Going line by line through the material below, tally those that contain the word "path" and give the count by itself.

++++++++++

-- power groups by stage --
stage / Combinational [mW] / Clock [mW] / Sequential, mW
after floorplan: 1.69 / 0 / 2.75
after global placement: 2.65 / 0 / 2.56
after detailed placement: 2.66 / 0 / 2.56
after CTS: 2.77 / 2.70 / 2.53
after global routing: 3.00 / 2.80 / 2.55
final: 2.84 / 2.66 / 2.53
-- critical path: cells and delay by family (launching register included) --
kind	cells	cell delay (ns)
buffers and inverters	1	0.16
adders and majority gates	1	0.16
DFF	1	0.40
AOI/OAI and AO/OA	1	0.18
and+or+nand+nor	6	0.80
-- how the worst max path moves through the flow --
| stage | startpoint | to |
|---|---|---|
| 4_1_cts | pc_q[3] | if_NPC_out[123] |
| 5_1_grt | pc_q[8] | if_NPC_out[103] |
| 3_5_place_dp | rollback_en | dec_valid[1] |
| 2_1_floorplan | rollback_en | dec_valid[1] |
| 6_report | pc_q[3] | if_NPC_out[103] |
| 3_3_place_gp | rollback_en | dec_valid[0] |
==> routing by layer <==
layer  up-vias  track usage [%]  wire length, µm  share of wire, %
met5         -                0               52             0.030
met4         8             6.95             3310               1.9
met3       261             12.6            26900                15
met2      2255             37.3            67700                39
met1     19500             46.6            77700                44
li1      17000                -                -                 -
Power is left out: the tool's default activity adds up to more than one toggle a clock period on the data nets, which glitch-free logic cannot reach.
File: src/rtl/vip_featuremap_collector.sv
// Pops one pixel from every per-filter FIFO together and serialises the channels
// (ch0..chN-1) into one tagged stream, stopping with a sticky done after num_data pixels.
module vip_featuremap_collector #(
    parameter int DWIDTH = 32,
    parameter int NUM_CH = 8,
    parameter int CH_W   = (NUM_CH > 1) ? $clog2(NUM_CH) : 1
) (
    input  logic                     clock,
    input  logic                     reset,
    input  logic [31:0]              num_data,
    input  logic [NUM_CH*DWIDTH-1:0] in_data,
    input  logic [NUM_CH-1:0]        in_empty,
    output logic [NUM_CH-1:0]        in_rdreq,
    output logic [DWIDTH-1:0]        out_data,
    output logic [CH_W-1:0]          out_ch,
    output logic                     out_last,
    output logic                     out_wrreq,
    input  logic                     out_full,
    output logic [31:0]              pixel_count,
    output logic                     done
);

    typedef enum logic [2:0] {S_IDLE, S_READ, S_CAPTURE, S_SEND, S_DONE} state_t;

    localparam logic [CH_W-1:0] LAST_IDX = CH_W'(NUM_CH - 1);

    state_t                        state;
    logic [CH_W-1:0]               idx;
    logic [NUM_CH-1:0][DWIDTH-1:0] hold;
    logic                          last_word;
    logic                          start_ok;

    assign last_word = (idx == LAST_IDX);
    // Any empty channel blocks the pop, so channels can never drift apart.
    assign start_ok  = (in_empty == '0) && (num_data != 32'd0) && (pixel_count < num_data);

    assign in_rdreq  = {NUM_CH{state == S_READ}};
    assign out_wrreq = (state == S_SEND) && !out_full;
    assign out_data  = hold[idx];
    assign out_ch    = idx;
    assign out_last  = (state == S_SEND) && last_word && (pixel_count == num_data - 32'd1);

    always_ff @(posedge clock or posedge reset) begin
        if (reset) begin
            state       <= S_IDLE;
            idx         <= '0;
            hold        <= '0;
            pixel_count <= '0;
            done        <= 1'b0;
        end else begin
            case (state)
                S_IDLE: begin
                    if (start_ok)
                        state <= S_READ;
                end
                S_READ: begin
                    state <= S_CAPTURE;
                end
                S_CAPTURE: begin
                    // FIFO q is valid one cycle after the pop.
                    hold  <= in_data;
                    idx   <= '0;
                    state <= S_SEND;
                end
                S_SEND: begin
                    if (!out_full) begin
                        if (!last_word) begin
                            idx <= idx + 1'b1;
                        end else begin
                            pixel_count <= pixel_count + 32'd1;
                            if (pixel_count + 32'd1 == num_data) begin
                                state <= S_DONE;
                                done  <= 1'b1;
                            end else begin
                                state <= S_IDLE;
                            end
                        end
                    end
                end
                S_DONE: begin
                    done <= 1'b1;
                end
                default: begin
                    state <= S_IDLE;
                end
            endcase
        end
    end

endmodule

++++++++++

- Response to this task -
2